(EXERCISE INSTRUCTIONS) Which of the lines below include the word "combinational"? Pull each one out.
★ ★ ★
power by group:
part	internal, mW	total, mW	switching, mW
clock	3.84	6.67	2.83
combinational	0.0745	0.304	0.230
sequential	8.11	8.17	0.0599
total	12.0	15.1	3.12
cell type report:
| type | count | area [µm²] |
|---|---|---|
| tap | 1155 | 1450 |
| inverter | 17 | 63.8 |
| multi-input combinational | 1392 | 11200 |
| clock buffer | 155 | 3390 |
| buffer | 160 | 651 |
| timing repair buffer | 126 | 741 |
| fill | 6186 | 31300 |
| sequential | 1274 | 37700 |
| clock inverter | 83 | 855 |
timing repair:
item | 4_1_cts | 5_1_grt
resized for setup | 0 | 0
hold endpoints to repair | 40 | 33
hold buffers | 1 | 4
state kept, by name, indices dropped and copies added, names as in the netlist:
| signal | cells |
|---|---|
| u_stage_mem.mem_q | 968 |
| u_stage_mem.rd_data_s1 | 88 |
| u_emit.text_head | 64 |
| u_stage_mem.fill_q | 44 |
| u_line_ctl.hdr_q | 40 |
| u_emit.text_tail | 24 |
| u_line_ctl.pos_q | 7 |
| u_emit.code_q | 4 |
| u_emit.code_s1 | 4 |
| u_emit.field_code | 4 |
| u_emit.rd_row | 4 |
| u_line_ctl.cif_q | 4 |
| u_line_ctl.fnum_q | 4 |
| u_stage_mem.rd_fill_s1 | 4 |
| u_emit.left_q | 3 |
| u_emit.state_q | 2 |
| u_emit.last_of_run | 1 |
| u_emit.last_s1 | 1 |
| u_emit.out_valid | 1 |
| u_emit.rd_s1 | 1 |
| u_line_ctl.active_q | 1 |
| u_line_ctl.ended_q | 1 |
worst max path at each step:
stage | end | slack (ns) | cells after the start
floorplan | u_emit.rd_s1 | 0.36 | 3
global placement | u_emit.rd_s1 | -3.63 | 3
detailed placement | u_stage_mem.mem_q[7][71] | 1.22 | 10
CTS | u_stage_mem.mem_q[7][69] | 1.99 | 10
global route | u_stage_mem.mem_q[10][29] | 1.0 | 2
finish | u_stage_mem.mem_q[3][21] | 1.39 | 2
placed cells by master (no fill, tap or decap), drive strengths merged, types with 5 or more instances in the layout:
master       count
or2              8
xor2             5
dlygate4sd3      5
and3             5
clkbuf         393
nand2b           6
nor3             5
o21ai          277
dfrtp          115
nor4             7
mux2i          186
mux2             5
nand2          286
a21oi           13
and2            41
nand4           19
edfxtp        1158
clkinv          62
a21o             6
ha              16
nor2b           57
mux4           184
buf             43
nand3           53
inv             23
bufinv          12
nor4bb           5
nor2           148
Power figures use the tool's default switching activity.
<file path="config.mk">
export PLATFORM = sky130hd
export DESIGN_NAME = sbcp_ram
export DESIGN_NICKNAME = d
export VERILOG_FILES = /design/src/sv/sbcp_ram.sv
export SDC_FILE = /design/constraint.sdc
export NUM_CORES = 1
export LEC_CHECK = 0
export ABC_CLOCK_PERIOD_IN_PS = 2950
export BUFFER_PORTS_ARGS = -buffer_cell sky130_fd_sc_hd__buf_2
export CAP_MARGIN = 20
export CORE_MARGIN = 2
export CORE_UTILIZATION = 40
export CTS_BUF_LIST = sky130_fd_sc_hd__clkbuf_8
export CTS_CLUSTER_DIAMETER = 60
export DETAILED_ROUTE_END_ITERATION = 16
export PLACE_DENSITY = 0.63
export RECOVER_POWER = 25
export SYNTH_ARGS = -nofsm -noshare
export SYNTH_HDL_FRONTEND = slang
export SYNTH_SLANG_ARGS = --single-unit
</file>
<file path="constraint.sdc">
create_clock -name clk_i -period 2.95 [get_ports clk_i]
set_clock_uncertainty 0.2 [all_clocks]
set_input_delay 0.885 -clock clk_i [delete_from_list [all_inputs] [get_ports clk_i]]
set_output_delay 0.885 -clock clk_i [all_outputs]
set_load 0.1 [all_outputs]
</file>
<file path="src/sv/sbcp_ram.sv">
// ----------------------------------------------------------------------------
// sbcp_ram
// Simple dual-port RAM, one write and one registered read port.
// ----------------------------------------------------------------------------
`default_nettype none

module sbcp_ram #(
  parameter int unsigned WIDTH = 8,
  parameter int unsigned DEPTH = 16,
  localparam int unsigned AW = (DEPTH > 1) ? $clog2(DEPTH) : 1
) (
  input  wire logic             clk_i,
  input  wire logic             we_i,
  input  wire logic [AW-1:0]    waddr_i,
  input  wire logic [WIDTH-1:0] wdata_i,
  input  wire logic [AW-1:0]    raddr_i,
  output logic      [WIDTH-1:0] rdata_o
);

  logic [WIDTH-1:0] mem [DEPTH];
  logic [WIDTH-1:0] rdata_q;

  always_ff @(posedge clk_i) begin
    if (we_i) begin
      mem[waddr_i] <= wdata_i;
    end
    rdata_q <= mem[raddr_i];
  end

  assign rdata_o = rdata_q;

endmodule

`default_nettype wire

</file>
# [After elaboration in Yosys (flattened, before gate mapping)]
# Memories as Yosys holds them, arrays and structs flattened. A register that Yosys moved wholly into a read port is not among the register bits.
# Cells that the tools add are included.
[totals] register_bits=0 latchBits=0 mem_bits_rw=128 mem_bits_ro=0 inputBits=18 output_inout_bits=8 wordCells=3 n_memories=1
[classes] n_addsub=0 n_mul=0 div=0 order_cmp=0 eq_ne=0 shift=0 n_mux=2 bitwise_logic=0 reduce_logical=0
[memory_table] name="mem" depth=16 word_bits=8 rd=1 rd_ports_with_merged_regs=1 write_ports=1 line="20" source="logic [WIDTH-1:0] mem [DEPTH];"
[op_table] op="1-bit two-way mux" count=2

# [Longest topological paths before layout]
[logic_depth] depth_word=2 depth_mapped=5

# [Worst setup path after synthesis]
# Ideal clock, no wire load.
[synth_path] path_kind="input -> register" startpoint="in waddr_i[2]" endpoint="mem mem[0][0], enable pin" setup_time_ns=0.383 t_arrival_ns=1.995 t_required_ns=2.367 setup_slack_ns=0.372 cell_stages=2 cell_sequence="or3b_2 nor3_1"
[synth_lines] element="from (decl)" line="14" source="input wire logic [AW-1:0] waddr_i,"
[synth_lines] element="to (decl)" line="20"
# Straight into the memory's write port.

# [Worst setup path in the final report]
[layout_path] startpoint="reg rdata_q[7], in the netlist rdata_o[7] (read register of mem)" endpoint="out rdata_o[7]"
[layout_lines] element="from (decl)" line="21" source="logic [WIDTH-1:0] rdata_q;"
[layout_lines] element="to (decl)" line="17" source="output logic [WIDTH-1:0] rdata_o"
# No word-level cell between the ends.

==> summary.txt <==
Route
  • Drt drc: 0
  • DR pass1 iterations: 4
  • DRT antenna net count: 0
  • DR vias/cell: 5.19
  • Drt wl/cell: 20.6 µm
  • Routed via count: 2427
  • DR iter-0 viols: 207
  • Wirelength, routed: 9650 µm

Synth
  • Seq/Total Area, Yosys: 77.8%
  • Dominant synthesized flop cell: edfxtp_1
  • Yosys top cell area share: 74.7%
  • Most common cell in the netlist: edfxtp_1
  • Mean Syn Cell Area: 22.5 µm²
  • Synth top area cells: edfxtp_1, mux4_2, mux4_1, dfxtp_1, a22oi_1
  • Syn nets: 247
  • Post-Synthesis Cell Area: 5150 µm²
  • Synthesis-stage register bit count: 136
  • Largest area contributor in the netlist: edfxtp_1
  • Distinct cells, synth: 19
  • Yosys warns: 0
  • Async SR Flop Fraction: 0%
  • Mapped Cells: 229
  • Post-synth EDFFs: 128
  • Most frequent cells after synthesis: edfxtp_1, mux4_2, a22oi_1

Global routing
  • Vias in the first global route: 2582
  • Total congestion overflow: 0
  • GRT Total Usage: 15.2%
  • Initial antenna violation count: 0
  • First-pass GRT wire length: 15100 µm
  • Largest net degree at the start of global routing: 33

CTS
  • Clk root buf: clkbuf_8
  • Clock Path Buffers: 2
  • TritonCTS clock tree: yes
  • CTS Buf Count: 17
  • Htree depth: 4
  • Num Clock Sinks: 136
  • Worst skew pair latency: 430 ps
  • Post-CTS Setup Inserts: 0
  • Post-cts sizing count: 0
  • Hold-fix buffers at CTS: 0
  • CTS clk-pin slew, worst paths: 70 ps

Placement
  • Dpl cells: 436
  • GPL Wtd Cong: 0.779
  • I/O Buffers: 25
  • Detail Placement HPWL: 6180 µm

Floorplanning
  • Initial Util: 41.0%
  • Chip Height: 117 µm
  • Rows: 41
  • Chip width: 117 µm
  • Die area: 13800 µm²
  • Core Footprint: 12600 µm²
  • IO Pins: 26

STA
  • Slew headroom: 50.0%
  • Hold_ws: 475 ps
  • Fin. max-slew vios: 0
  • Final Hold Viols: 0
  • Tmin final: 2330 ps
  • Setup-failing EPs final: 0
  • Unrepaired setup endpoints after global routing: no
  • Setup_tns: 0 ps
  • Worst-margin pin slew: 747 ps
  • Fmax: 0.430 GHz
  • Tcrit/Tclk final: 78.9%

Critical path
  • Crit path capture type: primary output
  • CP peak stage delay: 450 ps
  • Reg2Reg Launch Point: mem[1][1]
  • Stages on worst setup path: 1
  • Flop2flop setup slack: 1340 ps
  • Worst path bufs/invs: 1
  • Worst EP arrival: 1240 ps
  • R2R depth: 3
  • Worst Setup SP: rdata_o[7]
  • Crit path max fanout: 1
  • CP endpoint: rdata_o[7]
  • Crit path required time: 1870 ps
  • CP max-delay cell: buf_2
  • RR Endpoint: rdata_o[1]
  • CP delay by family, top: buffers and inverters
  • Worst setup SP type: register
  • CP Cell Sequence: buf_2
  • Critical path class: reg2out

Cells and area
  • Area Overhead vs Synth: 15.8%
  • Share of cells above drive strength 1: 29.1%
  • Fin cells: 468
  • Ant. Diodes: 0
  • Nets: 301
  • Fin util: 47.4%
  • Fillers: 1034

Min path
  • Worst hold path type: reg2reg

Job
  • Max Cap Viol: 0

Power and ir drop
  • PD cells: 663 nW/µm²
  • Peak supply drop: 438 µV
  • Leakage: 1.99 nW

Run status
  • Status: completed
★ ★ ★
(WRITTEN RESPONSE)
combinational	0.0745	0.304	0.230
| multi-input combinational | 1392 | 11200 |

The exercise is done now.